I know you don't know me but promise me you will never ever stop writing xD
kloun mannequin 2008-06-09 . chapter 1
I like the flow 'cause it's natural and the imagery is beautiful.
girl with rad i o 2008-04-22 . chapter 1
beautiful imagery.
i loved the ending especially :]
Esther Jade 2008-04-19 . chapter 1
I found this poem really vague. I'm not quite sure what you're getting at. Some of the images make me think there's a promising idea underneath but I think this poem needs quite a lot more anchoring. I couldn't even really discern a theme, though all the images seem linked.

I quite liked the arrangement except that the first line seemed a bit long. The rest, though, was quite appealing. I particularly liked the rhyme in the third stanza. There's something about the occasional rhyme that's just so much more attractive, to me, than rhyming schemes.

- Esther, currently reviewing for the Review Game's Review Marathon (link in my profile)
Moondog Dozier 2008-03-21 . chapter 1
Marvelous sound and progression. I like how this stays natural and in one voice. Very well written. MD:77.
simpleplan13 2008-03-17 . chapter 1
it's light reflecting tomorrow... its

I like this a lot. I really liked the format of the lines in the first three stanzas. I also loved the first line and the last stanza.. especially the reality really... that was interesting. The only thing is the second line seemed a bit cliche especially with the rest of the piece being so beautiful. But other than that really nicely done!
the view from the roof 2008-03-17 . chapter 1
seriously amazing...i love it.and i also like your name 'thursdays and rain' haha. write on
from beneath the bell jar 2008-03-17 . chapter 1
Great first line. Lots of great imagery throughout.

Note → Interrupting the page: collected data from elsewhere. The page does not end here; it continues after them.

Background: an optimization exercise with open tools, aiming at small area. Do not read the settings as production practice.
In this exercise RTL edits were held to simulation tests only and were not proved equivalent to the original.
No activity file was given, so power comes from the tool's default toggle rates.

`flow/config.mk`:
```
export PLATFORM = sky130hd
export DESIGN_NAME = mmb4l_link
export DESIGN_NICKNAME = mmb4l_link
export VERILOG_FILES = /design/flow/design.v
export SDC_FILE = /design/flow/constraint.sdc
export NUM_CORES = 4
export LEC_CHECK = 0
export CAP_MARGIN = 20
export CORE_MARGIN = 2
export CORE_UTILIZATION = 52
export CTS_BUF_LIST = sky130_fd_sc_hd__clkbuf_8
export CTS_CLUSTER_DIAMETER = 45
export CTS_CLUSTER_SIZE = 14
export GPL_TIMING_DRIVEN = 0
export SLEW_MARGIN = 20
```
`flow/standard.sh`:
```
#!/bin/bash
# synth_recipe.tcl (not shown) runs the flow's synth.tcl, then flattens the netlist and writes it again
# the make line also repeats each setting of config.mk as NAME=value (left out here)
make -C /OpenROAD-flow-scripts/flow DESIGN_CONFIG=/design/flow/config.mk WORK_HOME=/design/flow/orfs CLKGATE_MAP_FILE= SYNTH_SCRIPT=/design/flow/synth_recipe.tcl "${@:-finish}"
```
`flow/constraint.sdc`:
```
create_clock -name core_clock -period 18.0 [get_ports {clk}]
set_input_delay 3.6000 -clock core_clock [delete_from_list [all_inputs] [get_ports {clk}]]
set_output_delay 3.6000 -clock core_clock [all_outputs]
set_load 0.01 [all_outputs]
```
`flow/flow/run.sh`:
```
#!/bin/bash
# Layout flow: the standard synthesis, then the combinational logic of
# that netlist re-mapped by ABC for area (every register cell, its name and
# its type kept as synthesis made them), then the standard layout steps.
# Port buffers use the smallest buffer cell; the clock tree gets no dummy
# loads. Each tool's output goes to a
# log file of its own in this folder.
set -euo pipefail
export BUFFER_PORTS_ARGS="-buffer_cell sky130_fd_sc_hd__buf_1"
# Clock tree as configured in config.mk, without dummy balancing loads
export CTS_ARGS="-sink_clustering_enable -repair_clock_nets -sink_clustering_size 14 -sink_clustering_max_diameter 45 -buf_list sky130_fd_sc_hd__clkbuf_8 -dont_use_dummy_load"
R=$PWD/orfs/results/$FLOW_PLATFORM/mmb4l_link/base
LIB=$FLOW_HOME/platforms/$FLOW_PLATFORM/lib/sky130_fd_sc_hd__tt_025C_1v80.lib
YOSYS=$FLOW_HOME/../tools/install/yosys/bin/yosys
[ -x "$YOSYS" ] || YOSYS=yosys

bash standard.sh synth > std_synth.log 2>&1
cp $R/1_2_yosys.v std_netlist.v
grep -oE 'sky130_fd_sc_hd__e?dfxtp_1 +[^ (]+' std_netlist.v | sort > regs_std.txt

# ABC scripts tried; the smallest result whose registers match is kept
I="topo; strash; dch; amap -F 5"
printf "strash; dc2; dch -f; amap -F 5; $I; $I\n" > reopt1.abc
printf "strash; dch; amap -F 10 -A 10; $I; $I\n" > reopt2.abc
printf "strash; ifraig; dc2; dch -f; amap -F 5; $I; $I\n" > reopt3.abc
printf "strash; dc2; dch -f; amap\n" > reopt4.abc
J="topo; strash; dch; amap -F 10 -A 10"
printf "strash; dch; amap -F 10 -A 10; $J; $J; $J; $J; $J\n" > reopt5.abc
best=""; best_area=""
for n in 1 2 3 4 5; do
  cat > reopt$n.ys <<EOS
read_liberty -ignore_miss_func $LIB
read_verilog std_netlist.v
hierarchy -top $FLOW_TOP
blackbox sky130_fd_sc_hd__dfxtp_1 sky130_fd_sc_hd__edfxtp_1 sky130_fd_sc_hd__conb_1
setattr -set keep 1 t:sky130_fd_sc_hd__dfxtp_1 t:sky130_fd_sc_hd__edfxtp_1
flatten
hierarchy -top $FLOW_TOP
opt -purge
abc -liberty $LIB -dont_use sky130_fd_sc_hd__lpflow_bleeder_1 -dont_use sky130_fd_sc_hd__lpflow_clkbufkapwr_1 -dont_use sky130_fd_sc_hd__lpflow_clkbufkapwr_16 -dont_use sky130_fd_sc_hd__lpflow_clkbufkapwr_2 -dont_use sky130_fd_sc_hd__lpflow_clkbufkapwr_4 -dont_use sky130_fd_sc_hd__lpflow_clkbufkapwr_8 -dont_use sky130_fd_sc_hd__lpflow_clkinvkapwr_1 -dont_use sky130_fd_sc_hd__lpflow_clkinvkapwr_16 -dont_use sky130_fd_sc_hd__lpflow_clkinvkapwr_2 -dont_use sky130_fd_sc_hd__lpflow_clkinvkapwr_4 -dont_use sky130_fd_sc_hd__lpflow_clkinvkapwr_8 -dont_use sky130_fd_sc_hd__lpflow_decapkapwr_12 -dont_use sky130_fd_sc_hd__lpflow_decapkapwr_3 -dont_use sky130_fd_sc_hd__lpflow_decapkapwr_4 -dont_use sky130_fd_sc_hd__lpflow_decapkapwr_6 -dont_use sky130_fd_sc_hd__lpflow_decapkapwr_8 -dont_use sky130_fd_sc_hd__lpflow_inputiso0n_1 -dont_use sky130_fd_sc_hd__lpflow_inputiso0p_1 -dont_use sky130_fd_sc_hd__lpflow_inputiso1n_1 -dont_use sky130_fd_sc_hd__lpflow_inputiso1p_1 -dont_use sky130_fd_sc_hd__lpflow_inputisolatch_1 -dont_use sky130_fd_sc_hd__lpflow_isobufsrc_1 -dont_use sky130_fd_sc_hd__lpflow_isobufsrc_16 -dont_use sky130_fd_sc_hd__lpflow_isobufsrc_2 -dont_use sky130_fd_sc_hd__lpflow_isobufsrc_4 -dont_use sky130_fd_sc_hd__lpflow_isobufsrc_8 -dont_use sky130_fd_sc_hd__lpflow_isobufsrckapwr_16 -dont_use sky130_fd_sc_hd__lpflow_lsbuf_lh_hl_isowell_tap_1 -dont_use sky130_fd_sc_hd__lpflow_lsbuf_lh_hl_isowell_tap_2 -dont_use sky130_fd_sc_hd__lpflow_lsbuf_lh_hl_isowell_tap_4 -dont_use sky130_fd_sc_hd__lpflow_lsbuf_lh_isowell_4 -dont_use sky130_fd_sc_hd__lpflow_lsbuf_lh_isowell_tap_1 -dont_use sky130_fd_sc_hd__lpflow_lsbuf_lh_isowell_tap_2 -dont_use sky130_fd_sc_hd__lpflow_lsbuf_lh_isowell_tap_4 -dont_use sky130_fd_sc_hd__probe_p_8 -dont_use sky130_fd_sc_hd__probec_p_8  -script reopt$n.abc
opt_clean -purge
tee -o reopt$n.stat stat -liberty $LIB
write_verilog -noattr -nohex -nodec reopt$n.v
EOS
  "$YOSYS" -l reopt$n.log -s reopt$n.ys > /dev/null 2>&1 || continue
  grep -oE 'sky130_fd_sc_hd__e?dfxtp_1 +[^ (]+' reopt$n.v | sort > regs_$n.txt
  cmp -s regs_std.txt regs_$n.txt || continue
  a=$(grep -oE "Chip area for module .*: [0-9.]+" reopt$n.stat | awk '{print $NF}' | head -1)
  [ -n "$a" ] || continue
  if [ -z "$best" ] || awk "BEGIN{exit !($a < $best_area)}"; then best=$n; best_area=$a; fi
done
echo "best: $best $best_area" > reopt_choice.log
if [ -n "$best" ] && [ -s regs_std.txt ]; then
  cp reopt$best.v $R/1_2_yosys.v
  touch $R/1_2_yosys.v
fi
bash standard.sh > std_layout.log 2>&1
```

Two little critiques (which you can ignore if you like because it still works fine):

1. It seems like there might have been better places to break up the lines in the second stanza.

2. Shouldn't it be "allusions to" instead of "allusions of"?

Anyway, great piece. You paint a picture.
Hunter Victoria 2008-03-17 . chapter 1
I loved it. Very nice.
a silenced revolution 2008-03-17 . chapter 1
very pretty, lovely imagery and nice/interesting message. i think i'd prefer that it weren't all italicised, but that's just how i am. great work.